Resetting Australia's Consumer Data Right
12 August 2024
At an address to an event hosted by Ashurst and the Committee for Economic Development of Australia (CEDA), on 9 August 2024, Assistant Treasurer and Minister for Financial Services, the Hon. Stephen Jones MP described the CDR as a “good idea, badly executed” in need of a reset.
The Government’s proposals focus on reducing costs, streamlining processes, and targeting practical, high value use cases. The Assistant Treasurer identified key concerns with the current CDR:
Over its lifetime, the CDR has borne heavy criticism for poor cost/benefit outcomes, most recently from the Australian Banking Association in a report commissioned from Accenture.
These concerns were examined in a separate compliance costs review report, commissioned by Treasury and based on interviews with industry participants and Government in late 2023. Key drivers of cost identified in that report include the CDR's broad scope, constant changes to data standards, inadequate consideration of implementation issues and lack of alignment with international standards.
The report suggested initiatives to reduce costs, some of which have already been actioned (discussed below).
The Assistant Treasurer has also asked Treasury to assess changes that could be made in 2025 to reduce costs and support high value use cases, which will no doubt be informed by the report.

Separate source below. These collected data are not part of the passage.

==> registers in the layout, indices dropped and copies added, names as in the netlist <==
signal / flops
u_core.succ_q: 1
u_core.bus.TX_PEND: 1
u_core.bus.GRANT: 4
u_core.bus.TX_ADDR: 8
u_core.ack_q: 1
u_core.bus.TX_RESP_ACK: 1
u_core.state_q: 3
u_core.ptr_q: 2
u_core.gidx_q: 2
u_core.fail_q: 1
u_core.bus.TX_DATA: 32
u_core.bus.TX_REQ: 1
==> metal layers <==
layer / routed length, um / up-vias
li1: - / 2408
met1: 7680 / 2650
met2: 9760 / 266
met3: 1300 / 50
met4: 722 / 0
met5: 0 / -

The reset of the CDR is part of a whole-of-government approach to drive greater competition and ensure consumers realise the benefits of a digital economy while underscoring the importance of maintaining safety, security, and trust in Government and business – building on the Government’s approaches to digital identity and privacy reform.

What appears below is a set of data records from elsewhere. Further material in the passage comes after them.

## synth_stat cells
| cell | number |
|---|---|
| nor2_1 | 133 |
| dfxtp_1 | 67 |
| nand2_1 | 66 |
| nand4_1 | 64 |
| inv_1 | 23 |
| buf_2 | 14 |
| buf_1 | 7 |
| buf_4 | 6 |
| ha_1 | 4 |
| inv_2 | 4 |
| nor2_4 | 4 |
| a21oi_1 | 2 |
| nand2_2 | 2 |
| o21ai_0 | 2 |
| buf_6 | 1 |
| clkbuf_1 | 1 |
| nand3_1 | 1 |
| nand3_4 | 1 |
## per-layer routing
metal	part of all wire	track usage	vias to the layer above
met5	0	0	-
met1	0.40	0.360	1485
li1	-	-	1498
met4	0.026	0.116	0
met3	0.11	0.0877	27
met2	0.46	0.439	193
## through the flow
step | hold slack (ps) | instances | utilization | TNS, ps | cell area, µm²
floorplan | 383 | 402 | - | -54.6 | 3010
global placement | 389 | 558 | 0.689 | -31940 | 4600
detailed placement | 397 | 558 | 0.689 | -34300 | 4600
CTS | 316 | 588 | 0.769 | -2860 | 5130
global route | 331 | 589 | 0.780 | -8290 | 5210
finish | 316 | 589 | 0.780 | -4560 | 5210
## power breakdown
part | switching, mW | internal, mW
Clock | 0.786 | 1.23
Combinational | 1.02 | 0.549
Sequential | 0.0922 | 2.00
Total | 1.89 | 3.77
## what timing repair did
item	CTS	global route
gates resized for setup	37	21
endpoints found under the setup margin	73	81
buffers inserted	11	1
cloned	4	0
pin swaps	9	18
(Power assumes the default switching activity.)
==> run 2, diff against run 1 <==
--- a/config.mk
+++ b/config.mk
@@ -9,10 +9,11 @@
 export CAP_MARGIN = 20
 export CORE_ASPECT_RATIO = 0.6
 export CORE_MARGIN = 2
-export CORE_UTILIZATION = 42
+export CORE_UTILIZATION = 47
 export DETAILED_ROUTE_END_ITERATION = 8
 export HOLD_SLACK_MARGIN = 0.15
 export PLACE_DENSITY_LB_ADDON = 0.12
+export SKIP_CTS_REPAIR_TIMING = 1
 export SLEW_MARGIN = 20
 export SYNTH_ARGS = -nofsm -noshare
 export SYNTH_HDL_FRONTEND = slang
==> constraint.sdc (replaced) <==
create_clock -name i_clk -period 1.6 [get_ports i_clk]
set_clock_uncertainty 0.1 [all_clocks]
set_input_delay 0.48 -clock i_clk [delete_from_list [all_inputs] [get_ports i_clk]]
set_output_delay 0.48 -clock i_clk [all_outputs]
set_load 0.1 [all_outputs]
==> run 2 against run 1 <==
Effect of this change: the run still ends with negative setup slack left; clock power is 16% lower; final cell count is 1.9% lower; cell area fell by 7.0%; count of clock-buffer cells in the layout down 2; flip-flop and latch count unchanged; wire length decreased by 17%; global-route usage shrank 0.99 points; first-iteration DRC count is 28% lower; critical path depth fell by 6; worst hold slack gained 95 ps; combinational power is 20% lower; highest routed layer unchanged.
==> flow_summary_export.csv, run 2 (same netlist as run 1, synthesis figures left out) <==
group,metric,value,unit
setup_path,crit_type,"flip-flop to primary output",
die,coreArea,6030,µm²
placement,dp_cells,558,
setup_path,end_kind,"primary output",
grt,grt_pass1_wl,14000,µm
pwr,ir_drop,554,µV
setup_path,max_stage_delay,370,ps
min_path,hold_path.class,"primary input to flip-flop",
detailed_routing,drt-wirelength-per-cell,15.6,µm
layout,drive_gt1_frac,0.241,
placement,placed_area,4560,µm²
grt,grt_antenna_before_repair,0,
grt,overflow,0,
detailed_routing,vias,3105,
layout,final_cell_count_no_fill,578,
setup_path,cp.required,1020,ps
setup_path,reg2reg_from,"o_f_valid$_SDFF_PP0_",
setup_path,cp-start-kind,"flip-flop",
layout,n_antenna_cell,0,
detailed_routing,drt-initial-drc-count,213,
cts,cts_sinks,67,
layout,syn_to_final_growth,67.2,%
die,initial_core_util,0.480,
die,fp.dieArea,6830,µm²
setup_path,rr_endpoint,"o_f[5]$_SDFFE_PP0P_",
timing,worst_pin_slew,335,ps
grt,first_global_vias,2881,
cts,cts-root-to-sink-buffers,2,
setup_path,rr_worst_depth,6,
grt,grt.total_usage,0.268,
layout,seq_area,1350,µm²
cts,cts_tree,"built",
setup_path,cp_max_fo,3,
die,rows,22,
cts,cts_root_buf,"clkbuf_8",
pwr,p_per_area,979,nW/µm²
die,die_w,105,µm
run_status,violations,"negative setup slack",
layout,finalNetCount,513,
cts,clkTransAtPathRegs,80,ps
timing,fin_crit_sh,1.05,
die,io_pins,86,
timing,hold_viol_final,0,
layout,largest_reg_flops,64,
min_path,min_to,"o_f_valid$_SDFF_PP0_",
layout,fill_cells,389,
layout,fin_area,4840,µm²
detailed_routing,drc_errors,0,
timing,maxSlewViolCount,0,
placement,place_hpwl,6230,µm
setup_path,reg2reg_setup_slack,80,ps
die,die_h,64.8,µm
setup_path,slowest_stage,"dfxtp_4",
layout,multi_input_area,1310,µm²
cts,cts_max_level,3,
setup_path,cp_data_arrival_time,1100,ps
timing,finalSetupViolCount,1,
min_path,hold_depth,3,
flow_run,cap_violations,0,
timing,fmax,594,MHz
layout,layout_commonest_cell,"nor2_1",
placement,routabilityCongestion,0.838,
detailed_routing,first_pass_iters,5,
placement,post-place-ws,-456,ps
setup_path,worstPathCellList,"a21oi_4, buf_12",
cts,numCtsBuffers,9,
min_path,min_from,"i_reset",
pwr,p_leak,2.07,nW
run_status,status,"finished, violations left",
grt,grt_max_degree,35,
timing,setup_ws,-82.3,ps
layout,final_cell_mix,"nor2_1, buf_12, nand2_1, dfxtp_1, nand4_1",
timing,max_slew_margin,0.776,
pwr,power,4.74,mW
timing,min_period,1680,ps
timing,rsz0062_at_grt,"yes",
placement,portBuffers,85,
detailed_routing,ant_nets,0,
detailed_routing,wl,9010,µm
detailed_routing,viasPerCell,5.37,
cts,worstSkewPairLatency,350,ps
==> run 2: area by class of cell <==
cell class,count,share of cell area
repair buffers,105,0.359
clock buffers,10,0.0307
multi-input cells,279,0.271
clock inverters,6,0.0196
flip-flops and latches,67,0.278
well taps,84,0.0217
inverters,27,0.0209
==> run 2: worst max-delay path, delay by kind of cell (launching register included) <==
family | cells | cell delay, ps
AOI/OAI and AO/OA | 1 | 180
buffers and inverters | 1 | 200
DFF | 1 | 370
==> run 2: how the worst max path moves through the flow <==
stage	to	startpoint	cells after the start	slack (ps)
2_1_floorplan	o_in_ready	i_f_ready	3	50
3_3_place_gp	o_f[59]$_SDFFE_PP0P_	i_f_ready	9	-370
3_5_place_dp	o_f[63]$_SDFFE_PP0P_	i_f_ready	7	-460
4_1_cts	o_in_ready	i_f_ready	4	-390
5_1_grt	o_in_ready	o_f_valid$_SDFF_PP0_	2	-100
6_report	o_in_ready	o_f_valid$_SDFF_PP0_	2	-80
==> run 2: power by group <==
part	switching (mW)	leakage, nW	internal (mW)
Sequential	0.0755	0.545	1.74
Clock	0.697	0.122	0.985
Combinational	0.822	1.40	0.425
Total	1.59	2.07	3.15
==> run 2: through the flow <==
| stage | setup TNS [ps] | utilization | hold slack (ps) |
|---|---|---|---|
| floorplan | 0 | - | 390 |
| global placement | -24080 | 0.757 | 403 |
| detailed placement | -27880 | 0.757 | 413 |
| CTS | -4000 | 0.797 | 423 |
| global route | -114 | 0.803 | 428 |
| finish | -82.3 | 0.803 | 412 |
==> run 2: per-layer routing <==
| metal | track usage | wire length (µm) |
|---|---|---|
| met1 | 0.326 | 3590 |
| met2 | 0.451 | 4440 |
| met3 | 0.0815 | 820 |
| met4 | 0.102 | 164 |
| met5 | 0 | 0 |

The CDR will expand to include non-bank lending data early in 2024, with the aim of being operational by the middle of 2026 (providing a transition period). Treasury is finalising industry consultation.

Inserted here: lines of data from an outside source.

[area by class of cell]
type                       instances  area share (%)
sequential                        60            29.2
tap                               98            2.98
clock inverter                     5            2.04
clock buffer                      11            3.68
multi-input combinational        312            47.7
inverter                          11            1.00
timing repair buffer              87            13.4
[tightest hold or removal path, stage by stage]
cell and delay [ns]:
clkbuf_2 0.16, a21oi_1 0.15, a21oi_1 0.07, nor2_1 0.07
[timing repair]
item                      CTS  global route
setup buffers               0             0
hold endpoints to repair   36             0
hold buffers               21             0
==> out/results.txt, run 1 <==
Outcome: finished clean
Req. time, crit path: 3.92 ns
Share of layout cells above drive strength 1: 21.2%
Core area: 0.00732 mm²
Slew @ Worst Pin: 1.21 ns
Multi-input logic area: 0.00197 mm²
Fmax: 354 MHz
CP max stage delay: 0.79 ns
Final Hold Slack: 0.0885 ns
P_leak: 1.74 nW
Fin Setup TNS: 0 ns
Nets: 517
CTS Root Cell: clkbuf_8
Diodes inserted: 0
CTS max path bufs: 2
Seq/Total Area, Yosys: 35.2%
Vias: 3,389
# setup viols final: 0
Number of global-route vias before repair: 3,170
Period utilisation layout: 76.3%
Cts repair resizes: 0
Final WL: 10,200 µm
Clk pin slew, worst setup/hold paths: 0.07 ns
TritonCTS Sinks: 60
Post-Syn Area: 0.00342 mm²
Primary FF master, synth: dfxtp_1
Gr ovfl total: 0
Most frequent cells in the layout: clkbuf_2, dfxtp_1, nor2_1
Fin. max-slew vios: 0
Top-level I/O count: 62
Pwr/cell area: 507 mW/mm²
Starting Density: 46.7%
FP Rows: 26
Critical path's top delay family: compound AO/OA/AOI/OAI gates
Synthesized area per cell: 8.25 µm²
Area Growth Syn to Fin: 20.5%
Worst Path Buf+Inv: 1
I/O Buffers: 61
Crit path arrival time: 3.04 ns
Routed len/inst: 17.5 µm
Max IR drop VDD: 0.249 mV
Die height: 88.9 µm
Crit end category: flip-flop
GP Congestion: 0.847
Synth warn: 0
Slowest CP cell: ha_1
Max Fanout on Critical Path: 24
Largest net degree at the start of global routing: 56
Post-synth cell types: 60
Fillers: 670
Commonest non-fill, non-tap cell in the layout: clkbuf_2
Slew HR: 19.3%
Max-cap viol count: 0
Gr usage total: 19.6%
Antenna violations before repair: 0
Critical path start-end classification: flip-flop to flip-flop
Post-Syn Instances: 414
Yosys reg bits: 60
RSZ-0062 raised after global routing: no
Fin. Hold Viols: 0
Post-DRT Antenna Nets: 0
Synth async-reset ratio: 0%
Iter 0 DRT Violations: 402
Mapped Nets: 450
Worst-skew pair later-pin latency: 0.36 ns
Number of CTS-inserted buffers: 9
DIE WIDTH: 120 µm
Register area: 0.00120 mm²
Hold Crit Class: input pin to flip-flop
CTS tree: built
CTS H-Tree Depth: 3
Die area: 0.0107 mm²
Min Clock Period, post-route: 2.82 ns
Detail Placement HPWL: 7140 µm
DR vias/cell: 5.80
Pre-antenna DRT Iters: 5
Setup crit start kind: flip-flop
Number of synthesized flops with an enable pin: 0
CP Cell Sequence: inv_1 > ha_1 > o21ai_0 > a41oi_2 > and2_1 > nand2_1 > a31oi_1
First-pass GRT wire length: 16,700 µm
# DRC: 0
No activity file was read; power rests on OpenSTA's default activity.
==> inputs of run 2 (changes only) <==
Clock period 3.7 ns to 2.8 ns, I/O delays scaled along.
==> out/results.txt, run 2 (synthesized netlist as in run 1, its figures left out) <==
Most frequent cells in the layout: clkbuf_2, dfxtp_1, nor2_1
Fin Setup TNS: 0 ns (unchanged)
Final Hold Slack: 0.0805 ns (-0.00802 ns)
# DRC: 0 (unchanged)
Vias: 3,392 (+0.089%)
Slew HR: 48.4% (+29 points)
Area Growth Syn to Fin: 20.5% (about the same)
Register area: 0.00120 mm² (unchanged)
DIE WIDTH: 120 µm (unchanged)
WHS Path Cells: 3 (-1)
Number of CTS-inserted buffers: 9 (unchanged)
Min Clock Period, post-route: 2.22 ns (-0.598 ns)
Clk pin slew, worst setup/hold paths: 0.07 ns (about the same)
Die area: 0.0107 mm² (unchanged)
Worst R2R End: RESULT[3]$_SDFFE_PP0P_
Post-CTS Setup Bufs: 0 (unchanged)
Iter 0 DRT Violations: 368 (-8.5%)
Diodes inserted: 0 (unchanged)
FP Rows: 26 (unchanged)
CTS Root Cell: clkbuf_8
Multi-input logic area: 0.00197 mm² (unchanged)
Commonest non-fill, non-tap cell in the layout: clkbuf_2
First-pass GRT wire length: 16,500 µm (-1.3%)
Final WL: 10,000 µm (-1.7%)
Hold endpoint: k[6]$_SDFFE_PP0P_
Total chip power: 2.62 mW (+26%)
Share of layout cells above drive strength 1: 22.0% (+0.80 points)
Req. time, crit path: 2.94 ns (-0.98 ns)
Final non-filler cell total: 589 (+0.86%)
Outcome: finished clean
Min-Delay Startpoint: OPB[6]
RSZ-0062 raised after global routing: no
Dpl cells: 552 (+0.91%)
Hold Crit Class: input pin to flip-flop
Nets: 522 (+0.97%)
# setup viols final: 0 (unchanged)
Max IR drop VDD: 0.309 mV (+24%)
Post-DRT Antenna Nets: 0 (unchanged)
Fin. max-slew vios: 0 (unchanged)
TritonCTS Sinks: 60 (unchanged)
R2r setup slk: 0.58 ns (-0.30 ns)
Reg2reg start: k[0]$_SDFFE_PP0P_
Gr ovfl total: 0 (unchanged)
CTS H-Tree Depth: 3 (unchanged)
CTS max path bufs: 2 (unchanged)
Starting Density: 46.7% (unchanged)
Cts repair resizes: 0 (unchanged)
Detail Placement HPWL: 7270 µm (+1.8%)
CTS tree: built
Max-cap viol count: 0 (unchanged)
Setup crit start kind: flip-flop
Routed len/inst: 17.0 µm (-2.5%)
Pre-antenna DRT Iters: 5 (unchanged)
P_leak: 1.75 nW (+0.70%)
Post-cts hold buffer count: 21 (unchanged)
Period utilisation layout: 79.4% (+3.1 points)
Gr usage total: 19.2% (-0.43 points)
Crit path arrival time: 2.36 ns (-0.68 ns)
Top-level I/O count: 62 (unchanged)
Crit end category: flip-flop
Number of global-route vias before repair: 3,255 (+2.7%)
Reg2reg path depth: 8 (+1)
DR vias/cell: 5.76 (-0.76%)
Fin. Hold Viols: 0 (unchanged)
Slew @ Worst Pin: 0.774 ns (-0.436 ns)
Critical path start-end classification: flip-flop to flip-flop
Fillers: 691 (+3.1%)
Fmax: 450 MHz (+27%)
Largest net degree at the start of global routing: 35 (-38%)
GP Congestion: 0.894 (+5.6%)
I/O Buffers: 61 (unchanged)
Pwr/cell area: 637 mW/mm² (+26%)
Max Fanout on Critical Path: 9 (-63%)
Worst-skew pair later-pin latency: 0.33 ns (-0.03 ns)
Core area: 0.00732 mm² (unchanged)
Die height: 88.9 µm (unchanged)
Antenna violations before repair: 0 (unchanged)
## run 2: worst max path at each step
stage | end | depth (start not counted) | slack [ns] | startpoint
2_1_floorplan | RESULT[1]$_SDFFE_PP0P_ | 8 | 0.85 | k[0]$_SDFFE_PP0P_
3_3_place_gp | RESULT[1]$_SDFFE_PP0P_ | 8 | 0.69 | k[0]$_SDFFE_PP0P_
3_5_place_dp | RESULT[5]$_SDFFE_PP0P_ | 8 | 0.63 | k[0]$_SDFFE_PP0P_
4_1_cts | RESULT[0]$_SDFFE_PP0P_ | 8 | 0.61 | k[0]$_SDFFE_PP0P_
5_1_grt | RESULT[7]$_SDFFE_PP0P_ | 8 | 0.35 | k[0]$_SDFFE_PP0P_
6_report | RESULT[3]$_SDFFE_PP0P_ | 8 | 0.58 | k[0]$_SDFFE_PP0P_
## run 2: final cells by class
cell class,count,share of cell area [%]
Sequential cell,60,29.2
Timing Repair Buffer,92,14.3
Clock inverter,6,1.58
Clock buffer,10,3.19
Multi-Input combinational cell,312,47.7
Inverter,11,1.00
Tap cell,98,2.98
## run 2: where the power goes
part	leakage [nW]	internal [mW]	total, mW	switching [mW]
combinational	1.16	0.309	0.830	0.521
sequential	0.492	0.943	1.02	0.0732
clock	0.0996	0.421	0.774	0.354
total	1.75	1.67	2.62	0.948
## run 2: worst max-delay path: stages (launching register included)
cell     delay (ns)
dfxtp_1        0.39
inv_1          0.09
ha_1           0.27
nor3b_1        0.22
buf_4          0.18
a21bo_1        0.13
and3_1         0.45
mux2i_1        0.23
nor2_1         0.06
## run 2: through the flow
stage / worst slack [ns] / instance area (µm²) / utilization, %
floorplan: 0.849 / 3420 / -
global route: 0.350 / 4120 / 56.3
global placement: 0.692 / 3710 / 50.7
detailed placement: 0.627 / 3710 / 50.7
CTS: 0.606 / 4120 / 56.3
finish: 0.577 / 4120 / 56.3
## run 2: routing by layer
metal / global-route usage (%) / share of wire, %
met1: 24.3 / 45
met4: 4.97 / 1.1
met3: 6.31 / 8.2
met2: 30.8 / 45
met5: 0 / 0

At last year's CEDA address, the Assistant Treasurer announced that no further expansion would happen until after a strategic review to be conducted at the end of 2024. This paused the previously anticipated rollouts to telecommunications and insurance sectors (CDR had already rolled out to the banking sector in 2020, and the energy sector in 2022).
In October 2023, Treasury consulted on draft rules covering non-bank lending (NBL), including "buy now, pay later" (BNPL) products. You can read more about the rules in our earlier publication.
Over the next 12 months, Treasury will also advise the Assistant Treasurer on a way forward for a full and formal ban of screen scraping. The Assistant Treasurer’s announcement is clear about the intention, mentioning that “it is fundamentally unsafe”.
This follows a consultation in October 2023 on policy and regulatory implications of screen scraping, which sought views on the recommendation of the 2022 Statutory Review of the CDR to ban screen scraping where the CDR is a viable alternative.
Screen scraping (also referred to as data aggregation) is a commonly used alternative to CDR data sharing. The practice involves prompting a consumer to log into their account via a third-party service, with the service extracting the data displayed "on screen", and sharing that with another provider or service. Critics highlight that it involves unsafe data practices that increase fraud and cyber security risks.
A bill to bring action initiation to the CDR was passed unamended on Thursday 15 August 2024, with bipartisan support. You can read more about action initiation in our earlier publication.
Action initiation (also known as "write access") allows accredited third parties to take actions on the consumer's behalf – such as opening accounts, authorising payments or switching. One example is account switching in the energy sector, which the Government has highlighted as a priority.
However, the bill sets out the framework for action initiation – not the specific actions that will be introduced. Treasury will consult on which actions are introduced when, and for what sectors.
Given the significant complexity of introducing new actions, we can expect that the Government will focus on simplifying existing obligations, bringing down existing compliance costs, and targeting high value use cases within the existing framework before expanding action initiation.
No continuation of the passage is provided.